[Recorded data — start]

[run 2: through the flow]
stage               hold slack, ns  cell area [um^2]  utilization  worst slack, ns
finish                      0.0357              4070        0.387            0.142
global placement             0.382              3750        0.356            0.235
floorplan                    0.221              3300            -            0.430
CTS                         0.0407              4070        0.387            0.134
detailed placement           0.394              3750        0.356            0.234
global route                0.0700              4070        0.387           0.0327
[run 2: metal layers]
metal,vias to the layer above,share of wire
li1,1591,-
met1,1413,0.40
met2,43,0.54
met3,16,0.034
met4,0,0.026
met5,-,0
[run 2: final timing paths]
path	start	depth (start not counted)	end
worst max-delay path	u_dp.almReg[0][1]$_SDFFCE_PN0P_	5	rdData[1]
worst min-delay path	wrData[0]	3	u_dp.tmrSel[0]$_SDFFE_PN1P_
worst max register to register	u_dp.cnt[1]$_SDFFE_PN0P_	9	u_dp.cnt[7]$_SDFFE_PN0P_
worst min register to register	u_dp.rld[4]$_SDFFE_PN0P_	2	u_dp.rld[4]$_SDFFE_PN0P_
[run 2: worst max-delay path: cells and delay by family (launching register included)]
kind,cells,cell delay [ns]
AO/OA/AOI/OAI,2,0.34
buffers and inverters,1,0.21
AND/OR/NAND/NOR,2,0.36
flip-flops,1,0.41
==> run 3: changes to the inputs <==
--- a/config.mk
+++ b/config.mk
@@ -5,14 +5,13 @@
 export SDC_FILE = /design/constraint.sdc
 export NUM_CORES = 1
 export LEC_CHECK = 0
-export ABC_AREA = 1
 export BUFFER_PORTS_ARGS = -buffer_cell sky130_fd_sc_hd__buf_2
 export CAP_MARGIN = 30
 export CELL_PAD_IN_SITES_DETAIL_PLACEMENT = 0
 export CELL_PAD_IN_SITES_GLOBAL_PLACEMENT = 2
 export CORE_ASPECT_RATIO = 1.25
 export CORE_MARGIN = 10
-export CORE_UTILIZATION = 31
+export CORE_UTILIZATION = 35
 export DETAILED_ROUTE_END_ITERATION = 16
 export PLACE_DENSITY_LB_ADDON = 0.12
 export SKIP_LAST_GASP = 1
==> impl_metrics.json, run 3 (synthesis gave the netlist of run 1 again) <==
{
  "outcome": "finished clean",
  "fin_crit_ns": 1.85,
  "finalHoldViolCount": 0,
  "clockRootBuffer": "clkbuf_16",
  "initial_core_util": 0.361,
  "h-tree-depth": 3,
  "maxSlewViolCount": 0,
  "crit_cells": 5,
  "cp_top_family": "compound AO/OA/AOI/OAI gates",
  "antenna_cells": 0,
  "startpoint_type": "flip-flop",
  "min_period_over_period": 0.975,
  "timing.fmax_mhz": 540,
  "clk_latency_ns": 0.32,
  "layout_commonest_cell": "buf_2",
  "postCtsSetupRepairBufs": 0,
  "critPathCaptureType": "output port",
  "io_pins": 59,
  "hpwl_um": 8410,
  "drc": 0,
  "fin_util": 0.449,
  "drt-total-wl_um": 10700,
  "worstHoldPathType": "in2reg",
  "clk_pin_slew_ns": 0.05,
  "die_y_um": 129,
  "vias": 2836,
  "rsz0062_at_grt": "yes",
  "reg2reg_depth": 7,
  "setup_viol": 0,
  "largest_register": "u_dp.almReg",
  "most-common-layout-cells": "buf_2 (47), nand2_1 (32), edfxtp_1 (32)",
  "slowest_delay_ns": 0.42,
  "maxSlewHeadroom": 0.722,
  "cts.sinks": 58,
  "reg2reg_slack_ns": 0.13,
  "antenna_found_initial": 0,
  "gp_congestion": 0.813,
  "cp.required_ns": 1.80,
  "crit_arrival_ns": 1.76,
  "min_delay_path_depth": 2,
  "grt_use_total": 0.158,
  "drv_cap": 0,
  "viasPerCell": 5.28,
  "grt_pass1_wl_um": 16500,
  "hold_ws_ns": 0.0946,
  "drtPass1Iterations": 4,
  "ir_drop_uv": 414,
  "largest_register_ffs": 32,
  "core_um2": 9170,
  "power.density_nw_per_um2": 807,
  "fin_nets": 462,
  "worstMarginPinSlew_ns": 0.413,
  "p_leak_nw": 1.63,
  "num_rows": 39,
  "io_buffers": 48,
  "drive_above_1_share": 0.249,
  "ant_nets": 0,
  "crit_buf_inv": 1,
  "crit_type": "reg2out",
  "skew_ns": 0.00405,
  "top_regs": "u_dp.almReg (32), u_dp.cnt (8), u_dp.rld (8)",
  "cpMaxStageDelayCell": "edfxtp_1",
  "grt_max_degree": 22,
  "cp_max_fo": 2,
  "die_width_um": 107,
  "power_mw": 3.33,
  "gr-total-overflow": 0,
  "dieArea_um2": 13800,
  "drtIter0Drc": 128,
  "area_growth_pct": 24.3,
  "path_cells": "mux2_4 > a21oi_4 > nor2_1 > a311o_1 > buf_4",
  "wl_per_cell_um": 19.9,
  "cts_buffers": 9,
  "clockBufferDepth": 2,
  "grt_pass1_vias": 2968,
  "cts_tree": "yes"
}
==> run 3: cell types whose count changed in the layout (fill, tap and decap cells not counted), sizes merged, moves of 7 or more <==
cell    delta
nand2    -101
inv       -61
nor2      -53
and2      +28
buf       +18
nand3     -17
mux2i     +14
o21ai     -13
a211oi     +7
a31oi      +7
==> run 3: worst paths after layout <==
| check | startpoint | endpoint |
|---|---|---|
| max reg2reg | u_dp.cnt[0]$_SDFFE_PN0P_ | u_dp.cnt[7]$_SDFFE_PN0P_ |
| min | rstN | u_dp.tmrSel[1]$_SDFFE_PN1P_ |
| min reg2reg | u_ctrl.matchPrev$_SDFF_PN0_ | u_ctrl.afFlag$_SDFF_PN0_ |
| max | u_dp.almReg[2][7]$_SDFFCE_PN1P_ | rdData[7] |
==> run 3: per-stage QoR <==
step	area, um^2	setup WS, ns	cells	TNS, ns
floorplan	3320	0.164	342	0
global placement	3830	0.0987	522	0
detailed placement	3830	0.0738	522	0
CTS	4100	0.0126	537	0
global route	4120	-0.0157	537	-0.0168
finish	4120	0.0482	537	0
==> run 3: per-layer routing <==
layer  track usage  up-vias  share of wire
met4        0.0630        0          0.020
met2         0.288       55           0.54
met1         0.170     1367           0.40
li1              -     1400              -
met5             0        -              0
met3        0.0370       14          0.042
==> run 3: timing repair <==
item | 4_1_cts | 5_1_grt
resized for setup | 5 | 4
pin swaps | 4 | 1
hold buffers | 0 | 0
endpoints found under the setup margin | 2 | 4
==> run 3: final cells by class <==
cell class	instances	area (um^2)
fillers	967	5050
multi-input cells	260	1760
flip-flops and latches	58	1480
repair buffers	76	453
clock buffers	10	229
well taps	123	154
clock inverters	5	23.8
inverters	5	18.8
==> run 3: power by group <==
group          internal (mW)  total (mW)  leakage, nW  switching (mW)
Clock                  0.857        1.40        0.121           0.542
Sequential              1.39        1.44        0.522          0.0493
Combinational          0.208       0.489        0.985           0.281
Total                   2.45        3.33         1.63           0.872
[config.mk]
export PLATFORM = sky130hd
export DESIGN_NAME = ostmr_top
export DESIGN_NICKNAME = d
export VERILOG_FILES = /design/src/rtl/ostmr_pkg.sv /design/src/rtl/ostmr_regs.sv /design/src/rtl/ostmr_tick.sv /design/src/rtl/ostmr_count.sv /design/src/rtl/ostmr_top.sv
export SDC_FILE = /design/constraint.sdc
export NUM_CORES = 1
export LEC_CHECK = 0
export ABC_AREA = 0
export BUFFER_PORTS_ARGS = -buffer_cell sky130_fd_sc_hd__buf_2
export CAP_MARGIN = 0
export CORE_ASPECT_RATIO = 1.1
export CORE_MARGIN = 4
export CORE_UTILIZATION = 47
export CTS_CLUSTER_DIAMETER = 80
export DETAILED_ROUTE_END_ITERATION = 10
export PLACE_DENSITY = 0.68
export SYNTH_ARGS = -nofsm -noshare
export SYNTH_HDL_FRONTEND = slang
export SYNTH_SLANG_ARGS = --single-unit
[constraint.sdc]
create_clock -name clk -period 2.9 [get_ports clk]
set_input_delay 0.58 -clock clk [delete_from_list [all_inputs] [get_ports clk]]
set_output_delay 0.58 -clock clk [all_outputs]
set_load 0.05 [all_outputs]
[src/rtl/ostmr_pkg.sv]
// Package: shared register offsets, control field positions and the
// control word type for the operating-system timer.
package ostmr_pkg;

    localparam logic [5:0] A_CMP   = 6'h00;
    localparam logic [5:0] A_CLO   = 6'h04;
    localparam logic [5:0] A_CHI   = 6'h08;
    localparam logic [5:0] A_CTL   = 6'h0C;
    localparam logic [5:0] A_ENST  = 6'h10;
    localparam logic [5:0] A_ENSET = 6'h14;
    localparam logic [5:0] A_ENCLR = 6'h18;
    localparam logic [5:0] A_SHD   = 6'h1C;
    localparam logic [5:0] A_FLAG  = 6'h20;

    localparam int B_PCK  = 0;
    localparam int B_RTC  = 1;
    localparam int B_EXT  = 2;
    localparam int B_PRE  = 3;
    localparam int B_HALT = 9;
    localparam int B_FREE = 15;
    localparam int B_RUN  = 15;

    localparam int PRE_MAX_CODE = 5;

    typedef struct packed {
        logic       free;
        logic       halt;
        logic [2:0] pre;
        logic       ext_en;
        logic       rtc_en;
        logic       pck_en;
    } ctl_t;

endpackage

[src/rtl/ostmr_regs.sv]
// Register file: holds compare, control, run-enable and the sticky match
// flag, decodes write strobes for the counter words and muxes read data.
// Assumes single-cycle strobes and word-aligned addresses.
module ostmr_regs
    import ostmr_pkg::*;
#(
    parameter int DATA_W = 32,
    parameter int ADDR_W = 6
) (
    input  logic              clk,
    input  logic              rst_n,
    input  logic              wr,
    input  logic              rd,
    input  logic [ADDR_W-1:0] addr,
    input  logic [DATA_W-1:0] wdata,
    input  logic [DATA_W-1:0] cnt_lo,
    input  logic [DATA_W-1:0] cnt_hi,
    input  logic [DATA_W-1:0] shadow,
    input  logic              flag_set,
    output logic [DATA_W-1:0] cmp,
    output ctl_t              ctl,
    output logic              en,
    output logic              flag,
    output logic              ctl_wr,
    output logic              wr_lo,
    output logic              wr_hi,
    output logic              rd_lo,
    output logic [DATA_W-1:0] rdata
);

    logic wr_cmp, wr_set, wr_clr, wr_flag;

    // Address decode of the write and read strobes.
    always_comb begin
        wr_cmp  = wr && (addr == ADDR_W'(A_CMP));
        ctl_wr  = wr && (addr == ADDR_W'(A_CTL));
        wr_lo   = wr && (addr == ADDR_W'(A_CLO));
        wr_hi   = wr && (addr == ADDR_W'(A_CHI));
        wr_set  = wr && (addr == ADDR_W'(A_ENSET));
        wr_clr  = wr && (addr == ADDR_W'(A_ENCLR));
        wr_flag = wr && (addr == ADDR_W'(A_FLAG));
        rd_lo   = rd && (addr == ADDR_W'(A_CLO));
    end

    // Compare and control storage.
    always_ff @(posedge clk) begin
        if (!rst_n) begin
            cmp <= '0;
            ctl <= '0;
        end else begin
            if (wr_cmp) cmp <= wdata;
            if (ctl_wr) begin
                ctl.free   <= wdata[B_FREE];
                ctl.halt   <= wdata[B_HALT];
                ctl.pre    <= wdata[B_PRE+2:B_PRE];
                ctl.ext_en <= wdata[B_EXT];
                ctl.rtc_en <= wdata[B_RTC];
                ctl.pck_en <= wdata[B_PCK];
            end
        end
    end

    // Run-enable bit, set and cleared only by written ones.
    always_ff @(posedge clk) begin
        if (!rst_n)                     en <= 1'b0;
        else if (wr_set && wdata[B_RUN]) en <= 1'b1;
        else if (wr_clr && wdata[B_RUN]) en <= 1'b0;
    end

    // Sticky match flag; a new match wins over a clearing write.
    always_ff @(posedge clk) begin
        if (!rst_n)                  flag <= 1'b0;
        else if (flag_set)           flag <= 1'b1;
        else if (wr_flag && wdata[0]) flag <= 1'b0;
    end

    // Read data multiplexer.
    always_comb begin
        rdata = '0;
        case (addr)
            ADDR_W'(A_CMP):  rdata = cmp;
            ADDR_W'(A_CLO):  rdata = cnt_lo;
            ADDR_W'(A_CHI):  rdata = cnt_hi;
            ADDR_W'(A_CTL): begin
                rdata[B_PCK]           = ctl.pck_en;
                rdata[B_RTC]           = ctl.rtc_en;
                rdata[B_EXT]           = ctl.ext_en;
                rdata[B_PRE+2:B_PRE]   = ctl.pre;
                rdata[B_HALT]          = ctl.halt;
                rdata[B_FREE]          = ctl.free;
            end
            ADDR_W'(A_ENST): rdata[B_RUN] = en;
            ADDR_W'(A_SHD):  rdata = shadow;
            ADDR_W'(A_FLAG): rdata[0] = flag;
            default:         rdata = '0;
        endcase
    end

endmodule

[Recorded data — finish]

### What is required
Using the entries above, quote each line verbatim from the first through the line that contains "[run 2: metal layers]".

### Task response
[run 2: through the flow]
stage               hold slack, ns  cell area [um^2]  utilization  worst slack, ns
finish                      0.0357              4070        0.387            0.142
global placement             0.382              3750        0.356            0.235
floorplan                    0.221              3300            -            0.430
CTS                         0.0407              4070        0.387            0.134
detailed placement           0.394              3750        0.356            0.234
global route                0.0700              4070        0.387           0.0327
[run 2: metal layers]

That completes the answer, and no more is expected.